For deadwood, the total volume and the decay level

were computed for each surveyed deadwood type.

Volumes of living and dead trees were computed

with a double entry volume equation (Castellani

et al. 1984); the volume of the stumps and the

volume of deadwood in the forest floor were

computed as described by Lombardi et al. (2010).

The following structural features were also ad-

dressed: vertical structure, stand density, canopy gaps,

horizontal structure, spatial interactions between pre-

vailing tree species and between canopy gaps and small

trees. In addition, the spatial pattern of standing and

downed deadwood was assessed. Structural features

were quantified by means of spatial functions.

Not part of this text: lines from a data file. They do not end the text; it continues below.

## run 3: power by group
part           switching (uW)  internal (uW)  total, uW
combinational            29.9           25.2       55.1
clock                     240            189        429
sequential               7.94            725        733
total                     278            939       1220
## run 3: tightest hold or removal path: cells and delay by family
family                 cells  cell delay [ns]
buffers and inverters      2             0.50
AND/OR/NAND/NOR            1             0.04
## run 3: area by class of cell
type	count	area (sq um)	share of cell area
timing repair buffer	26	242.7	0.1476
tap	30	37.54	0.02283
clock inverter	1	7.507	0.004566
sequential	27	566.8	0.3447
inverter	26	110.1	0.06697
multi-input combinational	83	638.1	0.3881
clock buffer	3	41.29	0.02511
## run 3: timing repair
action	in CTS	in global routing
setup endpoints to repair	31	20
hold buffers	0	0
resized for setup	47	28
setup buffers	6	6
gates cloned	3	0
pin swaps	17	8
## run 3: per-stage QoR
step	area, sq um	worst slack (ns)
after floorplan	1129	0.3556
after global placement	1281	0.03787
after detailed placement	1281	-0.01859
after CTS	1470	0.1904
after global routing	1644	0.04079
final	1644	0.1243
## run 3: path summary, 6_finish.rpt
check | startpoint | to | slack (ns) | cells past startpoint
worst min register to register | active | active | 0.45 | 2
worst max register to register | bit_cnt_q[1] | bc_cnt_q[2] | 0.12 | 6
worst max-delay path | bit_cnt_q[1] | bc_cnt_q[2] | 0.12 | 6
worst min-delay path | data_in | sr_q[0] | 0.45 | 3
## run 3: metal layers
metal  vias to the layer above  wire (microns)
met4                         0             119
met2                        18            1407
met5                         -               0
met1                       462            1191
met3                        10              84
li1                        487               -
File: src/rtl/if_stage_if.sv
// Fetch-stage signal bundle: hazard/redirect controls, instruction-memory port
// and IF/ID outputs. master = surrounding core/bench, slave = if_stage.
interface if_stage_if #(
    parameter int CNT_W = 16
);
    logic             pcwrite;
    logic             hazardflag;
    logic             branch_taken;
    logic [31:0]      branch_target;
    logic             jump;
    logic [31:0]      jump_target;
    logic [31:0]      imem_addr;
    logic [31:0]      imem_rdata;
    logic [31:0]      pc;
    logic [31:0]      ifid_instr;
    logic [31:0]      ifid_pc4;
    logic             ifid_valid;
    logic [CNT_W-1:0] stall_cnt;
    logic [CNT_W-1:0] flush_cnt;

    modport master (
        output pcwrite, hazardflag, branch_taken, branch_target,
        output jump, jump_target, imem_rdata,
        input  imem_addr, pc, ifid_instr, ifid_pc4, ifid_valid,
        input  stall_cnt, flush_cnt
    );

    modport slave (
        input  pcwrite, hazardflag, branch_taken, branch_target,
        input  jump, jump_target, imem_rdata,
        output imem_addr, pc, ifid_instr, ifid_pc4, ifid_valid,
        output stall_cnt, flush_cnt
    );
endinterface

File: src/rtl/if_stage.sv
// Instruction fetch + IF/ID register. Ports: clk, rst (async, active-high),
// bus (if_stage_if.slave): hazard/redirect inputs, imem port, IF/ID + counters.
module if_stage #(
    parameter logic [31:0] RESET_PC  = 32'h0000_0000,
    parameter logic [31:0] NOP_INSTR = 32'h0000_0000,
    parameter int          CNT_W     = 16
) (
    input  logic        clk,
    input  logic        rst,
    if_stage_if.slave   bus
);
    logic [31:0]      pc_q, pc_d;
    logic [31:0]      instr_q, instr_d;
    logic [31:0]      pc4_q, pc4_d;
    logic             valid_q, valid_d;
    logic [CNT_W-1:0] stall_q, stall_d;
    logic [CNT_W-1:0] flush_q, flush_d;

    logic        redirect;
    logic [31:0] target;
    logic [31:0] pc4;

    always_comb begin
        redirect = bus.branch_taken | bus.jump;
        // Branch has priority over a simultaneous jump.
        target   = bus.branch_taken ? bus.branch_target : bus.jump_target;
        target   = {target[31:2], 2'b00};
        pc4      = pc_q + 32'd4;

        pc_d    = pc_q;
        instr_d = instr_q;
        pc4_d   = pc4_q;
        valid_d = valid_q;
        stall_d = stall_q;
        flush_d = flush_q;

        if (redirect) begin
            // Flush wins over any stall request.
            pc_d    = target;
            instr_d = NOP_INSTR;
            pc4_d   = 32'd0;
            valid_d = 1'b0;
            if (flush_q != {CNT_W{1'b1}}) flush_d = flush_q + 1'b1;
        end else if (bus.hazardflag) begin
            if (bus.pcwrite) pc_d = pc4;
            if (stall_q != {CNT_W{1'b1}}) stall_d = stall_q + 1'b1;
        end else begin
            instr_d = bus.imem_rdata;
            pc4_d   = pc4;
            valid_d = 1'b1;
            if (bus.pcwrite) pc_d = pc4;
        end
    end

    always_ff @(posedge clk or posedge rst) begin
        if (rst) begin
            pc_q    <= RESET_PC;
            instr_q <= NOP_INSTR;
            pc4_q   <= 32'd0;
            valid_q <= 1'b0;
            stall_q <= '0;
            flush_q <= '0;
        end else begin
            pc_q    <= pc_d;
            instr_q <= instr_d;
            pc4_q   <= pc4_d;
            valid_q <= valid_d;
            stall_q <= stall_d;
            flush_q <= flush_d;
        end
    end

    assign bus.imem_addr  = pc_q;
    assign bus.pc         = pc_q;
    assign bus.ifid_instr = instr_q;
    assign bus.ifid_pc4   = pc4_q;
    assign bus.ifid_valid = valid_q;
    assign bus.stall_cnt  = stall_q;
    assign bus.flush_cnt  = flush_q;
endmodule
File: src/flat_wrapper.sv
// flat-port wrapper written by rule: the top's interface ports become plain ports
module if_stage_flat 
#(
    parameter logic [31:0] RESET_PC  = 32'h0000_0000,
    parameter logic [31:0] NOP_INSTR = 32'h0000_0000,
    parameter int          CNT_W     = 16
)
  (clk, rst, bus_pcwrite, bus_hazardflag, bus_branch_taken, bus_branch_target, bus_jump, bus_jump_target, bus_imem_rdata, bus_imem_addr, bus_pc, bus_ifid_instr, bus_ifid_pc4, bus_ifid_valid, bus_stall_cnt, bus_flush_cnt);
  if_stage_if #(.CNT_W(CNT_W)) bus_i ();
  input  logic clk;
  input  logic rst;
  input wire logic [$bits(bus_i.pcwrite)-1:0] bus_pcwrite;
  input wire logic [$bits(bus_i.hazardflag)-1:0] bus_hazardflag;
  input wire logic [$bits(bus_i.branch_taken)-1:0] bus_branch_taken;
  input wire logic [$bits(bus_i.branch_target)-1:0] bus_branch_target;
  input wire logic [$bits(bus_i.jump)-1:0] bus_jump;
  input wire logic [$bits(bus_i.jump_target)-1:0] bus_jump_target;
  input wire logic [$bits(bus_i.imem_rdata)-1:0] bus_imem_rdata;
  output wire logic [$bits(bus_i.imem_addr)-1:0] bus_imem_addr;
  output wire logic [$bits(bus_i.pc)-1:0] bus_pc;
  output wire logic [$bits(bus_i.ifid_instr)-1:0] bus_ifid_instr;
  output wire logic [$bits(bus_i.ifid_pc4)-1:0] bus_ifid_pc4;
  output wire logic [$bits(bus_i.ifid_valid)-1:0] bus_ifid_valid;
  output wire logic [$bits(bus_i.stall_cnt)-1:0] bus_stall_cnt;
  output wire logic [$bits(bus_i.flush_cnt)-1:0] bus_flush_cnt;
  assign bus_i.pcwrite = bus_pcwrite;
  assign bus_i.hazardflag = bus_hazardflag;
  assign bus_i.branch_taken = bus_branch_taken;
  assign bus_i.branch_target = bus_branch_target;
  assign bus_i.jump = bus_jump;
  assign bus_i.jump_target = bus_jump_target;
  assign bus_i.imem_rdata = bus_imem_rdata;
  assign bus_imem_addr = bus_i.imem_addr;
  assign bus_pc = bus_i.pc;
  assign bus_ifid_instr = bus_i.ifid_instr;
  assign bus_ifid_pc4 = bus_i.ifid_pc4;
  assign bus_ifid_valid = bus_i.ifid_valid;
  assign bus_stall_cnt = bus_i.stall_cnt;
  assign bus_flush_cnt = bus_i.flush_cnt;
  if_stage #(.RESET_PC(RESET_PC), .NOP_INSTR(NOP_INSTR), .CNT_W(CNT_W)) u_core (.clk(clk), .rst(rst), .bus(bus_i));
endmodule
File: config.mk
export PLATFORM = sky130hd
export DESIGN_NAME = if_stage_flat
export DESIGN_NICKNAME = d
export VERILOG_FILES = /design/src/rtl/if_stage_if.sv /design/src/rtl/if_stage.sv /design/src/flat_wrapper.sv
export SDC_FILE = /design/constraint.sdc
export NUM_CORES = 1
export LEC_CHECK = 0
export CORE_UTILIZATION = 35
export CTS_CLUSTER_SIZE = 40
export DETAILED_ROUTE_END_ITERATION = 8
export GPL_TIMING_DRIVEN = 0
export HOLD_SLACK_MARGIN = 0.05
export PLACE_DENSITY = 0.66
export RECOVER_POWER = 25
export SLEW_MARGIN = 30
export SYNTH_ARGS = -nofsm -noshare
export SYNTH_HDL_FRONTEND = slang
export SYNTH_SLANG_ARGS = --single-unit
File: constraint.sdc
create_clock -name clk -period 12.8 [get_ports clk]
set_input_delay 3.2 -clock clk [delete_from_list [all_inputs] [get_ports clk]]
set_output_delay 3.2 -clock clk [all_outputs]
set_load 0.05 [all_outputs]
==> metrics.txt <==
final hold vios=0; fmax=roughly 190 MHz; Post-Syn Area per Cell=9.47 um2; final setup violation count=0; met3 Use GR=0.0515; vias in the first global route=about 6000; Setup WS post-layout=7500 ps; Combinational Power Share=0.338; count leader, synth=dfrtp_1; ANT cells=0; synthesis-to-layout area growth=50.3%; asr flop ratio synth=1.00; gr usage total=0.224; fin. max-slew vios=43; largest net degree at the start of global routing=85; Non-Filler Instances=about 1300; post-DR vias/cell=about 5; Worst slew margin=-0.321; CTS root buffer=clkbuf_16; fin area=10300 um2; Crit. End Element=flop; synth unique cells=60; pwr dens=~140 nW/um2; Max VDD drop=roughly 0.10 mV; post-placement setup slack=7110 ps; final WL=roughly 22000 um; Net Sw Frac=0.386; Post-synth EDFFs=0; die area=slightly above 20000 um2; via count=around 6400; Initial Util=0.362; cell row count=50; Net Switching=between 500 and 600 uW; Hold Path Class=reg -> reg; met1 usage=0.304; Yosys top cell by area=dfrtp_1; failing checks=max-capacitance violations, max-slew violations; P_int=around 900 uW; Worst-Skew Late Latency=approximately 420 ps; first-pass GRT wire length=between 30000 and 40000 um; clk slew on worst S/H paths=roughly 60 ps; post-layout min period=~5300 ps; Chip Width=142 um; fill cell count=approximately 1800; die height=142 um; RSZ-0062 raised after global routing=false; met2 Use GR=0.353; Syn. warnings=0; Hold WS=491 ps; register area share after synthesis=0.459; Num CTS Buffers=17; Avg WL per Cell=about 18 um; DR pass1 iterations=5; Nets=about 1100; Post-CTS Setup Bufs=0; hpwl dp=16600 um; ys flop type=dfrtp_1; Tot Pwr=1.46 mW; Setup Skew=between 8 and 9 ps; placed inst area=about 10000 um2; Commonest cells post-synth=dfrtp_1 (126), nor2_1 (78), nand2_1 (61); # port buffers=roughly 250; number of H-tree levels=4; share of cells above drive strength 1=0.102; slack of the worst reg-to-reg path=10200 ps; Core Area=19000 um2; largest cells by area after synthesis=dfrtp_1 (46%), mux2i_1 (5.8%), xnor2_1 (4.8%), nor2_1 (4.3%), a21oi_1 (4.1%); GR peak layer=met2; worst-margin pin slew=between 1500 and 2000 ps; CP required=13100 ps; sequential fraction of design power=0.337; total clock sinks=126; Iter 0 DRT Violations=about 320; CP startpoint kind=input port; synthesis-stage register bit count=around 130; period utilization=0.414; Routed Antenna Nets=0; CTS tree=yes; status=finished with violations; worst-path maximum fanout=10; I/O pins=between 200 and 300; kind of critical path=in -> reg; Cells after Synth=approximately 730; total grt overflow=0; # DRC=0; final core utilization=0.544; placed cell count=1240; Synth top area share=0.459; initial antenna violation count=0; Max-Cap Viols=1; mapped cell area=around 6900 um2; CP Data Arrival Time=approximately 5600 ps; setup tns final=0 ps; clk buf depth=2; Clock Power Share=0.325; # hold bufs at CTS=0; leakage power=4.39 nW; CTS resizes=0; GP Congestion=around 0.82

The vertical distribution of crowns in the stand

was assessed using the TSTRAT function. This

function assigns individual trees to vertical strata or

canopy layers. To do this, TSTRAT defines multiple

vertical height cut-off points based on tree heights

and crown lengths and assigns individual trees to

vertical strata depending on the relative position of

tree crowns to these height cut-off points. The

algorithm considers a tree’s competition zone which

corresponds to the area at the top of the crown where

the majority of photosynthesis occurs (Latham et al.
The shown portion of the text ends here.